Why quote The New York Times in a course brochure? The reason is obvious: the vista for graduates is bleak. The bad news is that it's going to be difficult in 2010 to get a new job when so many Americans, currently employed, are losing theirs. Yes, you can retreat from the job market by going to graduate school, but what happens then? On February 25, 2009, The New York Times reported that 5 per cent of American colleges have imposed a total hiring freeze, and an additional 43 per cent have imposed a partial freeze.

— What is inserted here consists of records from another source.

Source: an optimization exercise on an open RTL-to-GDS flow (aim: a short achievable clock period, few clock cycles and low power). Production flows keep margins and buffers that such runs may drop.
Function was checked by simulation only, so behaviour that the tests miss may differ from the original.
Power and IR drop assume default switching activity.

build 29:
// mac_vector_engine
module mac_vector_engine (
  input logic clk,
  input logic reset_n,
  input logic start,
  input logic clear,
  input logic [9:0] vec_len,
  input logic signed [47:0] bias,
  input logic in_valid,
  input logic [35:0] in_a,
  input logic [35:0] in_b,
  input logic out_ready,
  output logic busy,
  output logic in_ready,
  output logic out_valid,
  output logic signed [17:0] out_data,
  output logic signed [47:0] out_acc,
  output logic acc_overflow
);
  localparam int NST = 2;    
  localparam int NC = 3;      
  logic busy_q, ir_q, pv_q, inf_q, ov_q, nf_q;
  logic [9:0] plen_q, rem_q;
  logic [NC-1:0] own_q, hb_q;   
  logic [NC-1:0] st_c, dl_c, hw_c, ho_c;
  logic res_done;
  wire cur = !nf_q;   
  wire pl0 = plen_q == 10'd0, pl1 = plen_q == 10'd1, pl2 = plen_q == 10'd2;
  wire r1 = rem_q == 10'd1, r2 = rem_q == 10'd2;
  wire pseudo = !cur && pv_q && pl0 && !inf_q;   
  wire [9:0] rem_m1 = (cur ? rem_q : plen_q) - 10'd1;
  wire blast_t = cur ? r1 : pl1;                 
  wire take = in_valid && ir_q;
  wire pop = ov_q && out_ready;
  wire accept = start && !busy_q;               
  wire vl0 = vec_len == 10'd0, vl1 = vec_len == 10'd1;
  wire infn = inf_q && !pop;
  wire consume = (take && !cur) || pseudo;      
  wire blast = pseudo || (take && blast_t);
  wire nf_d = take ? blast_t : nf_q;
  wire nl_t = cur ? (r1 ? (pv_q ? pl1 : (accept && vl1)) : r2) : (!pl1 && pl2);
  wire inf_t = blast_t || infn;
  wire nl_n = cur ? r1 : (pv_q ? pl1 : (accept && vl1));
  wire inf_n = pseudo || infn;
  assign dl_c = {NC{accept}} & (~own_q | (st_c & ~hb_q));
  assign hw_c = {NC{accept}} & own_q & ~st_c;
  assign ho_c = st_c & hb_q;
  wire hb_next = |(hw_c | (hb_q & ~ho_c));
  always_ff @(posedge clk or negedge reset_n) begin
    if (!reset_n) begin
      busy_q <= 1'b0;
      ir_q <= 1'b0;
      pv_q <= 1'b0;
      inf_q <= 1'b0;
      ov_q <= 1'b0;
      rem_q <= '0;
      nf_q <= 1'b1;
      own_q <= '0;
      hb_q <= '0;
    end else begin
      busy_q <= !clear && (accept || (pv_q && !consume) || (infn && !nf_d) || hb_next);
      ir_q <= !clear && !(take ? (nl_t && inf_t) : (nl_n && inf_n));
      pv_q <= !clear && (accept || (pv_q && !consume));
      inf_q <= !clear && (blast || infn);
  ...
clock: 7.0 ns
lec_check: 0
abc_clock_period_in_ps: 2900
cap_margin: 20
core_margin: 2
core_utilization: 60
cts_buf_list: sky130_fd_sc_hd__clkbuf_16
cts_cluster_diameter: 120
cts_cluster_size: 25
setup_slack_margin: 4.2
slew_margin: 20
run.sh (not shown) runs the stock make flow with config.mk's settings and CLKGATE_MAP_FILE= SYNTH_SCRIPT=/design/flow/synth_recipe.tcl, a recipe that flattens the netlist after the stock synthesis.
Testbench counts of build 29, summed over its fixed seeds: cycles 12,338.
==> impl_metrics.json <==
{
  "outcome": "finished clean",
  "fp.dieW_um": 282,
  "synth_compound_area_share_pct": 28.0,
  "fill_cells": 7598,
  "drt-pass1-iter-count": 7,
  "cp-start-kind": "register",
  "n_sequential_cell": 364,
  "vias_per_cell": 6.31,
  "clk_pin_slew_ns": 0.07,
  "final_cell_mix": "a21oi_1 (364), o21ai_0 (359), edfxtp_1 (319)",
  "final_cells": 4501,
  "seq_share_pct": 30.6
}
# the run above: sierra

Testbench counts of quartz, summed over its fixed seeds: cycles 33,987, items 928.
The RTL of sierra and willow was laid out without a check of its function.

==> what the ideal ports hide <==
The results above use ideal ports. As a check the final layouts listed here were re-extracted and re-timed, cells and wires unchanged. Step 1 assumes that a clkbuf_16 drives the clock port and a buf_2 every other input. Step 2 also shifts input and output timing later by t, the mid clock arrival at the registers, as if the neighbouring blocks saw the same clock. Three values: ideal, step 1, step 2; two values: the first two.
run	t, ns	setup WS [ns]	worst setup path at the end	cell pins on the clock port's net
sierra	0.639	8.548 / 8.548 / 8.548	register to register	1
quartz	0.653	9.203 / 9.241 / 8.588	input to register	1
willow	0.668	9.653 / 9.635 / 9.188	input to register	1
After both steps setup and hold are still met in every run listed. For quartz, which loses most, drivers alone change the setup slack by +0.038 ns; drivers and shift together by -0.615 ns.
From an optimization exercise on the open Yosys and OpenROAD flow, aimed at small area, a short achievable clock period and few clock cycles; shortcuts taken in it are not production practice. In this exercise RTL edits were held to simulation tests only and were not proved equivalent to the original.

03-07:
## id_range_scanner
module id_range_scanner (
    input  logic               clk,
    input  logic               reset,
    input  logic               start,
    input  logic [79:0]        range_in,
    output logic               busy,
    output logic               done,
    output logic [63:0]        sum,
    output logic [39:0]        invalid_count
);
    localparam int SW = 59;
    localparam int CW = 20;
    localparam int HW = 43;
    typedef enum logic [2:0] {
        S_IDLE, S_CONV, S_SCAN, S_TERM, S_HORN, S_MULT
    } st_t;
    st_t           state;
    logic          accept;
    logic          empty;
    logic          cl_h, cl_l, ln_h, ln_l;
    logic          first;
    logic          second;
    logic [SW-1:0] acc_sum;
    logic [CW-1:0] acc_cnt;
    assign sum           = {{(64 - SW){1'b0}}, acc_sum};
    assign invalid_count = {{(40 - CW){1'b0}}, acc_cnt};
    logic [3:0]  dh, dl, dh_now, dl_now;
    logic        fin_h, fin_l;
    logic [19:0] h0, l0;
    logic [13:0] h1, l1;
  ...
clock: 4.2 ns
lec_check: 0
abc_area: 1
cap_margin: 20
core_margin: 2
core_utilization: 45
setup_slack_margin: 0.1
slew_margin: 20
run.sh (not shown) runs the stock make flow with config.mk's settings and CLKGATE_MAP_FILE= SYNTH_SCRIPT=/design/flow/synth_recipe.tcl, a recipe that flattens the netlist after the stock synthesis.
Testbench counts of 03-07, summed over its fixed seeds: cycles 3,711.
For 07-09, these inputs were changed with respect to 03-07:
--- a/flow/design.v
+++ b/flow/design.v
@@ -413,37 +413,28 @@
         bl_c = it_el ? sl : pw10m1(p_c - 3'd1);
         fh_c = it_eh && ffh;
         fl_c = it_el && ffl;
     end
     logic        zero_c;
     logic [20:0] nsv_c, ncv_c;
     logic [21:0] ssv_c, scv_c;
     always_comb begin
         logic [127:0] cs;
         logic [20:0]  nbl;
         logic [1:0]   kn;
         logic [21:0]  ks;
-        logic [19:0]  x1, y1, x2, y2;
-        logic         eq0, p1, m1;
-        x1     = bh_c;
-        y1     = ~bl_c;
-        x2     = bl_c;
-        y2     = ~bh_c;
-        eq0    = (bh_c == bl_c);
-        p1     = ((x1 ^ y1) == {(x1[18:0] | y1[18:0]), 1'b0});
-        m1     = ((x2 ^ y2) == {(x2[18:0] | y2[18:0]), 1'b0});
-        zero_c = (fh_c == fl_c) ? eq0 : fh_c ? p1 : m1;
         nbl    = ~{1'b0, bl_c};
         kn     = 2'd1 - 2'(fh_c) + 2'(fl_c);
         cs     = id_range_pkg::csa(64'(bh_c), 64'(nbl), 64'(kn));
+        zero_c = ((cs[20:0] ^ {cs[83:64], 1'b0}) == ({cs[19:0], 1'b0} | {cs[82:64], 2'b00}));
         nsv_c  = cs[20:0];
         ncv_c  = {cs[83:64], 1'b0};
         ks     = it_neg ? 22'd1 + 22'(fh_c) + 22'(fl_c) : 22'd1 - 22'(fh_c) - 22'(fl_c);
         cs     = id_range_pkg::csa(64'({2'b00, bh_c} ^ {22{it_neg}}), 64'({2'b00, bl_c} ^ {22{it_neg}}),
                                    64'(ks));
         ssv_c  = cs[21:0];
         scv_c  = {cs[84:64], 1'b0};
     end
     always_comb begin
         if (2'(tj + 2'd1) < nterms(td)) begin
             nx_d = td;
             nx_j = tj + 2'd1;
@@ -489,25 +480,25 @@
         r        = id_range_pkg::add_sk(64'(cs[HW-1:0]), 64'({cs[64+HW-2:64], 1'b0}), 1'b0);
         horner   = r[HW-1:0];
         r        = id_range_pkg::add_bk(64'(acc_cnt), 64'(cadd), neg);
         cnt_next = r[CW-1:0];
         r        = id_range_pkg::add_sk(64'(acc_sum), 64'(y), 1'b0);
         sum_next = r[SW-1:0];
     end
     assign mult_last = (state == S_MULT) && (n_r[19:1] == 19'd0);
     assign free      = (state == S_TERM) || mult_last;
     assign take      = pend && free;
     assign pick      = ((state == S_TERM) || (state == S_HORN) || (state == S_MULT))
                        && (!pend || take) && more;
-    assign fin_now   = free && !pend && (!more || (zero_c && !nx_more));
+    assign fin_now   = free && !pend && !more;
     always_ff @(posedge clk or posedge reset) begin
         if (reset) begin
             state <= S_IDLE;
             busy  <= 1'b0;
             done  <= 1'b0;
         end else begin
             done <= 1'b0;
             case (state)
                 S_IDLE: begin
                     if (start) begin
                         busy  <= 1'b1;
                         state <= empty ? S_TERM : (ln_h && ln_l) ? S_SCAN : S_CONV;
==> comparison <==
- The core of 07-09 is less densely filled than that of 03-07.
- Between 07-09 and 03-07, the die outline width figures differ only marginally.
- In 07-09 relative to 03-07, wire length on met2 had gone down slightly.
- 07-09 ends up with lower mean cell area of the mapped netlist than 03-07 does.
- Class of the tightest hold or removal check: primary input to async pin -> 03-07, flop to flop -> 07-09
- In the flow results for 03-07 and 07-09, the global-route wire length before repair is smaller on 07-09.
- Diff 03-07 -> 07-09: multi-input combinational cell count went up 76, worst max-slew margin expressed relative to the limit shows an increase of 1.1 points, cell area after placement dropped 840 um2, via count went down.
Testbench counts of 07-09, summed over its fixed seeds: cycles 3,826.

==> port drivers added, routing unchanged <==
How much do the figures lean on ideal ports? The routed layouts below were timed once more, with nothing changed but the port constraints.
Step 1 assumes that a clkbuf_16 drives the clock port and a buf_2 every other input.
Step 2 times the ports against the registers' clock, not the clock port: input delays grow and output delays shrink by t, the midpoint of the rising clock arrivals with the driver on.
Slacks: no drivers / after step 1 / after step 2; pairs: no drivers / after step 1.
run | t, ns | slack for setup (ns) | hold slack, ns | worst register clock-pin slew, ns
03-07 | 0.741 | 0.169 / 0.169 / -0.306 | 0.427 / 0.370 / 0.428 | 0.07 / 0.07
07-09 | 0.716 | 0.141 / 0.141 / -0.367 | 0.420 / 0.420 / 0.420 | 0.07 / 0.07
Met with ideal ports but missed after step 2: setup timing in 03-07 and 07-09. For 07-09, which loses most, drivers alone change the setup slack by 0.000 ns; drivers and shift together by -0.508 ns.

So what's the good news? It's easier than ever to get an interesting internship-at a museum, a hospital, a non-profit, a bank, the district attorney's office, a television station, a ballet company, a food magazine, a publishing company, an online career planner (really useful), an inner-city service organization, a public relations company, a newspaper, a magazine, a law firm, a toy manufacturer: the list is infinite. Of course it's easier because all these companies are letting lower echelon people go and using interns to fill the void. The further good news is that you'll be able to prove your worth-and perhaps even get a job in that company as the economy improves-and you'll give yourself skills of all kinds to make yourself marketable. Most important, you'll be ready to hit the pavement running with real experience under your belt. As an English major, you have the requisite critical thinking, reading, and writing skills necessary for any number of occupations and, with an internship on your resumé, you'll be able to demonstrate that your insights into Shakespeare and Derrida, Hitchcock and Zizek, will stand you in good stead.

Internships are open to junior, as well as senior, English majors. ***A three-credit internship requires one free day, and a six-credit internship requires two free days, for the practicum.

Required reading-daily New York Times

Students will keep a journal weekly and send me three articles (with the journal) from The New York

Times or, if more relevant, The Boston Globe, with a brief summary of their relevance to your job. Finally, at the semester's end, students will write a paper about their experience targeted for future interns who might what to work at the site. The paper will include a one-page description of current practices and problems in the particular field of the internship.

That section of the paper will involve some research and some knowledge developed from hands-on experience derived from the internship itself. All students will be required to complete a satisfactory cover letter and resumé that includes your internship experience.

Students will meet with the instructor in the fall semester (shortly after pre-registration) to work on resumé writing, cover letters and to set up the internship for the following spring. Students will also be able to access potential internship sites in the Career Services Office (across the hall, right in Cushing-Martin) by making an appointment to see the director of internships.

Important news: the requirements have been changed and you can now do your internship in the summer (or use your summer job for internship credit) and get course credit for it in the fall. You can do the field work in the summer, attend the seminars in the fall and write your paper at the end of the fall semester.

If you have a double major, you may be able to do a six-credit internship and get credit for both subjects. Art history, political science, business, and communications majors have been particularly successful in combining their internships.